Смутное время — его начало уходило глубоко в предыдущее столетие, связывалось со смертью Ивана Грозного. Лишенное былого могущества родовитое боярство, которое беспощадно ломал Грозный, и разоренные холопы одинаково были его основой. Знатные боролись за власть, «низшие» искали облегчения своей жизни. Государство остро нуждалось в переустройстве. В сплошном калейдоскопе замелькали на престоле фигуры молоденького Федора, слишком романтично обрисованного Алексеем Толстым в его известной драме, Бориса Годунова, Василия Шуйского, самозванцев, которые олицетворяли для боярства поддержку Польши в их собственной борьбе за постоянно ускользающую из рук власть. Родоначальнику будущего царствующего дома Романовых Федору, который за попытку самому занять престол поплатился пострижением в монахи под именем Филарета, ничего не стоило присягнуть и первому Самозванцу, и Лжедмитрию II, которого называли Тушинским вором, только бы не потерять положения и влияния. Увлеченные борьбой бояре меньше всего задумывались над тем, что их переговоры с иноземными правителями оборачивались все худшими и худшими формами интервенции, полным разграблением государства. Они перебирали все новых и новых кандидатов — австрийский эрцгерцог Максимилиан (с него-то все и началось!), шведский король, польский королевич Владислав, против которого поспешил выступить его собственный отец. Казалось, им не виделось конца, так же как и народным бедствиям.
Осенью 1610 года в Москву от имени королевича Владислава вступил иноземный гарнизон, и сразу же в городе стало неспокойно. Враждебно и зло «пошумливали» на торгах и площадях горожане, бесследно пропадали неосторожно показавшиеся на улицах ночным временем рейтары. Шла и «прельщала» все больше и больше людей смута.
Против разрухи и иноземного засилья начинал подниматься народ, и к марту 1611 года, когда подошли к Москве отряды первого — рязанского ополчения во главе с князем Пожарским, обстановка в столице была напряжена до предела.

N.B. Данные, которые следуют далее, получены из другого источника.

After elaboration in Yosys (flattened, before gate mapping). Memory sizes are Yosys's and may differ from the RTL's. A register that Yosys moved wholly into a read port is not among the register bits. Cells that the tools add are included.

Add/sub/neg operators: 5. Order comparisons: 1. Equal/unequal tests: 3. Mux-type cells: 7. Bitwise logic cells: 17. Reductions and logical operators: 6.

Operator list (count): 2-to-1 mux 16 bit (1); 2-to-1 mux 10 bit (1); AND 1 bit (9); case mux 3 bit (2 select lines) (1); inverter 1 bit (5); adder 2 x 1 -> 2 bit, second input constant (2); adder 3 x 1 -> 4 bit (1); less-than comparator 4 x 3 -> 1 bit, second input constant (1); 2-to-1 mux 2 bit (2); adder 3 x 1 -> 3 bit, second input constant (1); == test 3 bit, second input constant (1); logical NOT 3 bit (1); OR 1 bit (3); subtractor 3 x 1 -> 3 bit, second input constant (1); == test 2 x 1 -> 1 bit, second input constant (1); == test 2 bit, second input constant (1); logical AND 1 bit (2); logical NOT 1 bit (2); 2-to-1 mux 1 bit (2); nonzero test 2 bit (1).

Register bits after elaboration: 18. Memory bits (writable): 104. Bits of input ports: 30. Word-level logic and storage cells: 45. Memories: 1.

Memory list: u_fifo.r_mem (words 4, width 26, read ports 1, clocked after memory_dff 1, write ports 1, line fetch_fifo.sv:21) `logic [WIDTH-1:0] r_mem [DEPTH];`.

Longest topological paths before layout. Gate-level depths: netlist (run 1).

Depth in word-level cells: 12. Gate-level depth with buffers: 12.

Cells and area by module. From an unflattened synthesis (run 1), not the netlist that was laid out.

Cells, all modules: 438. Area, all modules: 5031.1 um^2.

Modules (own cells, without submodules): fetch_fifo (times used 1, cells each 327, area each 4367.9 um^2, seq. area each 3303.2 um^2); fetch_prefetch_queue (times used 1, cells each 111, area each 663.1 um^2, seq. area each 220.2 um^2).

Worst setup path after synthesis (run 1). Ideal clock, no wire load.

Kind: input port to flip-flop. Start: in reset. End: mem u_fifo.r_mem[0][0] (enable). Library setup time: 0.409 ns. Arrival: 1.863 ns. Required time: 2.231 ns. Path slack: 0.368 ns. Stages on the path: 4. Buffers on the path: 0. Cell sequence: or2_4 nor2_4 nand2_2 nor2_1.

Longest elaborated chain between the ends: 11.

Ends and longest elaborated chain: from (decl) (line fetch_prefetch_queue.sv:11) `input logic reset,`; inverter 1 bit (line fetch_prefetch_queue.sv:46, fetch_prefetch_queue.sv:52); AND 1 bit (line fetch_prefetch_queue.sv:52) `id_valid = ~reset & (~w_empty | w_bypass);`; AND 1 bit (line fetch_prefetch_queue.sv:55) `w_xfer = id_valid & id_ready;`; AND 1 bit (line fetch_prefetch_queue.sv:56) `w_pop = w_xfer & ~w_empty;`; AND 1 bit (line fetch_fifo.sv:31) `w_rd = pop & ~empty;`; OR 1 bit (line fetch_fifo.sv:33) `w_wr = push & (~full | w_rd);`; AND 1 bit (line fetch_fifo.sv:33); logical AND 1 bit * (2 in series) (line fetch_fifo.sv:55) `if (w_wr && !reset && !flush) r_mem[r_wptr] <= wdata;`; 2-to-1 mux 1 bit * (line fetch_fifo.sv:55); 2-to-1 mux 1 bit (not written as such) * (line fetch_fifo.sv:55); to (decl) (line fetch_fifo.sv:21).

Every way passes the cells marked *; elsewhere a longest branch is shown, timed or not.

Для настоящей осады закрывшихся в Кремле и Китай-городе сторонников Владислава у ополченцев сил еще не хватало, но контролировать действия иноземного гарнизона, мешать всяким его вылазкам, в ожидании пока соберется большее подкрепление, было возможно. Сам Пожарский занял наиболее напряженный пункт, которым стала Сретенская улица. К его отряду примкнули пушкари из близлежащего Пушечного двора. При их помощи почти мгновенно вырос здесь укрепленный орудиями острожец, боевая крепость, особенно досаждавшая иноземцам.
Впрочем, 19 марта не предвещало никаких особенных событий. Снова ссора москвичей с гарнизоном — извозчики отказались тащить своими лошадьми пушки на кремлевские стены, офицеры кричали, грозились. Никто не заметил, как взлетела над толпой жердь, и уже лежал на кремлевской площади убитый наповал иноземец. Первая мысль солдат — смута обернулась войной. В дикой панике они кинулись, избивая всех на пути, на Красную площадь, начали разносить торговые ряды, и тогда загремел набат.

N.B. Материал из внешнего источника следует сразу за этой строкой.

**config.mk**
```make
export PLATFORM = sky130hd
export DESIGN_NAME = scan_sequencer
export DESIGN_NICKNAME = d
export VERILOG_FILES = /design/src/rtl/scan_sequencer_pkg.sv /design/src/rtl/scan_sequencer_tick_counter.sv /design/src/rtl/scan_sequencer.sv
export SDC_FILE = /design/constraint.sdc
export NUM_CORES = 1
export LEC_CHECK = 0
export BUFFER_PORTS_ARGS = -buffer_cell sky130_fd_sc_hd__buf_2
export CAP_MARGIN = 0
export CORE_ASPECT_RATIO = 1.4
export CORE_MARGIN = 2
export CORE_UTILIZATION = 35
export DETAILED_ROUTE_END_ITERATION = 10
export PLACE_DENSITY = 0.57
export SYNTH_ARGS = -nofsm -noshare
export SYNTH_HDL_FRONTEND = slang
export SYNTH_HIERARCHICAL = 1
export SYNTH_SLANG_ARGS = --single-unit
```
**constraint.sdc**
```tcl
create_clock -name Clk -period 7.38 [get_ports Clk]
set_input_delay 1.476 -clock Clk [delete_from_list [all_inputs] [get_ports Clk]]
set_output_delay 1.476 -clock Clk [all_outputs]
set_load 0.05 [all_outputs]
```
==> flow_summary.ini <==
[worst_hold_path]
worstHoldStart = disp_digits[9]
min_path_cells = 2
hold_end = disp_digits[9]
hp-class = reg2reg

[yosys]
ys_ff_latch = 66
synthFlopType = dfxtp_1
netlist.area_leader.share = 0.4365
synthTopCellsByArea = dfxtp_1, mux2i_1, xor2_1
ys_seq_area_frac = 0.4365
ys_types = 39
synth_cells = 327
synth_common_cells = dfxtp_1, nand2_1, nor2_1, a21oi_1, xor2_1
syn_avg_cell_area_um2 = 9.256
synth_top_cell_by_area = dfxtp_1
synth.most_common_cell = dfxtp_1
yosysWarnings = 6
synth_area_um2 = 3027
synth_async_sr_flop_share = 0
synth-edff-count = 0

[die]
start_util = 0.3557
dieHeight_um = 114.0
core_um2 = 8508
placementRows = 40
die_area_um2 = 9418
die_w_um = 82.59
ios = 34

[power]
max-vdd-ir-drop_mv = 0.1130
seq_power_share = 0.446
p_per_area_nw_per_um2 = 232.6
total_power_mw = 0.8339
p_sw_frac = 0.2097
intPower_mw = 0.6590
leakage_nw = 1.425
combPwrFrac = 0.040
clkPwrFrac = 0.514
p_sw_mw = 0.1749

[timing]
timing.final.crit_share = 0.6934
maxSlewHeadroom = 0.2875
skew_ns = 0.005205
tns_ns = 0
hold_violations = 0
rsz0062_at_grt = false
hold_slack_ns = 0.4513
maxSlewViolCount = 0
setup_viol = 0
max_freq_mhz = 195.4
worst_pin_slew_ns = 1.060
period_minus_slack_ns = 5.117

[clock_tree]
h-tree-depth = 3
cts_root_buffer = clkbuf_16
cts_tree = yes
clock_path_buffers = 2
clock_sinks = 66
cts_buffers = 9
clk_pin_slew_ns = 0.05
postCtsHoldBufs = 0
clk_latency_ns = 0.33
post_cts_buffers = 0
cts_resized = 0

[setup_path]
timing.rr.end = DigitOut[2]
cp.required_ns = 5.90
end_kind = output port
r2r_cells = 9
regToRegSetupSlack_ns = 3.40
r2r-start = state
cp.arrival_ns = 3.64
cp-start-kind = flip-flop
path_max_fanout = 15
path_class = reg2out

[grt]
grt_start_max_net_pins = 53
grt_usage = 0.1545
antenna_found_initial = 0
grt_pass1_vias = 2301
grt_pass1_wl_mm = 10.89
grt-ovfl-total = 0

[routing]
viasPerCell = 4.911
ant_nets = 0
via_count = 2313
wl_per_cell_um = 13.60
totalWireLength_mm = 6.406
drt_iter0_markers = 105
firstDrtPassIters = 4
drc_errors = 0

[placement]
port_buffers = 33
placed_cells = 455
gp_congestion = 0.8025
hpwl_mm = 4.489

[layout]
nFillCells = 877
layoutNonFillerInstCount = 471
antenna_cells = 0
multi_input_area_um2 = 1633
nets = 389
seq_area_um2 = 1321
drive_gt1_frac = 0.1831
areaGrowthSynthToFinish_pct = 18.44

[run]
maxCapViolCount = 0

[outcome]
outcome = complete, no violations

Улицы наполнились народом. Поперек них в мгновение ока стали лавки, столы, кучи дров — баррикады на скорую руку. Легкие, удобные для перемещения, они опутали город непроходимой для чужих стрелков и конницы паутиной, исчезали в одном месте, чтобы тут же появиться в другом. И тогда командиры иноземного гарнизона приняли подсказанное стоявшими на их стороне боярами решение — сжечь город. В ночь с 19 на 20 марта отряды поджигателей разъехались по Москве.

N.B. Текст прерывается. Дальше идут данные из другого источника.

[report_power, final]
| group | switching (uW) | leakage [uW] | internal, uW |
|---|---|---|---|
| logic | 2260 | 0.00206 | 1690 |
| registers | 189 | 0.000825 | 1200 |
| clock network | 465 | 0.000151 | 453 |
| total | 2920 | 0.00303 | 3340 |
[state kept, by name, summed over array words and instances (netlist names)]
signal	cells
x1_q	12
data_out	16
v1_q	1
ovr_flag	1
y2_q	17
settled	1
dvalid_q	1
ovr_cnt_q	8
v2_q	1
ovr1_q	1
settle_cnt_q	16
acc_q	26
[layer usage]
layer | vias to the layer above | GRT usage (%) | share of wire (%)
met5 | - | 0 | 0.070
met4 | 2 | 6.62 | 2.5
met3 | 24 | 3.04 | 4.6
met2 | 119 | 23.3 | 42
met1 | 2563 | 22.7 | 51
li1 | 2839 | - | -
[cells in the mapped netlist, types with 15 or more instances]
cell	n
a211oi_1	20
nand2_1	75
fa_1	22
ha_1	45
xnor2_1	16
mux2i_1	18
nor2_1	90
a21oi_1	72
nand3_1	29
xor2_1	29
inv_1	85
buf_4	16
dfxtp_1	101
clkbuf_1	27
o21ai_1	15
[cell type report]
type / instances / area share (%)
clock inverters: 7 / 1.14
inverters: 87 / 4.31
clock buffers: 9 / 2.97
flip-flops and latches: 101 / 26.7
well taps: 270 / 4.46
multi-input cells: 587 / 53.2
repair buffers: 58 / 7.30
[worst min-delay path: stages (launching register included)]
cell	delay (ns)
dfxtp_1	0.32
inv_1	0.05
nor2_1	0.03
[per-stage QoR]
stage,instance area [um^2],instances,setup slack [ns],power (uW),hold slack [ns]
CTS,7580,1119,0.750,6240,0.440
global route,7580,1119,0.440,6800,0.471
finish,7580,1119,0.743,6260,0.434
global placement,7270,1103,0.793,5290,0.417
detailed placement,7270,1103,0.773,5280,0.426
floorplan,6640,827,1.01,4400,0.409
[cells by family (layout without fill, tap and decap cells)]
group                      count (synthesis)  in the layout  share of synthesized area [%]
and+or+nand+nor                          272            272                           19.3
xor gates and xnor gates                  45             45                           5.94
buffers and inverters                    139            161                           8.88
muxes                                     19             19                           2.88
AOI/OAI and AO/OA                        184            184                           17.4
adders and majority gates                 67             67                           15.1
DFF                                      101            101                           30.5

Население и ополченцы сражались отчаянно, и все же беспримерной, отмеченной летописцами осталась отвага Пожарского и его отряда. Пали один за другим все пункты сопротивления — огонь никому не давал пощады. Предательски бежал оборонявший Замоскворечье Иван Колтовской. Острожец продолжал стоять. «Вышли из Китая многие люди (иноземные солдаты. — Н. М.), — рассказывает современник, — к Устретенской улице, там же с ними бился у Введенского Острожку и не пропустил их в каменный город (так называлась Москва в границах бульварного кольца. — Н. М.) князь Д. М. Пожарский через весь день, и многое время тое страны не дал жечь». Сопротивление здесь прекратилось само собой. Вышли из строя все защитники острожца, а сам Пожарский «изнемогши от великих ран паде на землю». Потерявшего сознание, его едва успели вывезти из города в Троице-Сергиев монастырь.
Днем позже, стоя на краю охватившего русскую столицу огненного океана, швед Петрей да Ерлезунда потрясенно записал: «Таков был страшный и грозный конец знаменитого города Москвы». Он не преувеличивал. В едко дымившемся от горизонта до горизонта пепелище исчезли посады, слободы, торговые ряды, улицы, проулки, тысячи и тысячи домов, погребов, сараи, скотина, утварь — все, что еще вчера было городом. Последним воспоминанием о нем остались Кремль и каменные стены Китая, прокопченные дочерна, затерявшиеся среди угарного жара развалин.
Проходит девять лет. Всего девять. И вот в переписи те же, что и прежде, улицы, те же, что были, дворы в сложнейших измерениях саженями и аршинами с «дробными» — третями, половинами, четвертями. Опаленная земля будто прорастала скрывшимися в ней корнями. Многие погибли, многие разорились и пошли «кормиться в миру», но власть памяти, привычек, внутренней целесообразности, которая когда-то определила появление того или иного проезда, кривизну проулка, положение дома, диктовала возрождение города таким, каким он только что был, и с такой же точностью! Когда в 1634 году Гольштинское посольство в своем отчете о поездке в Московию использовало план начала столетия, неточностей оказалось немало, но только неточностей. Старый план — «чертеж земли Московской» ожил и продолжал жить.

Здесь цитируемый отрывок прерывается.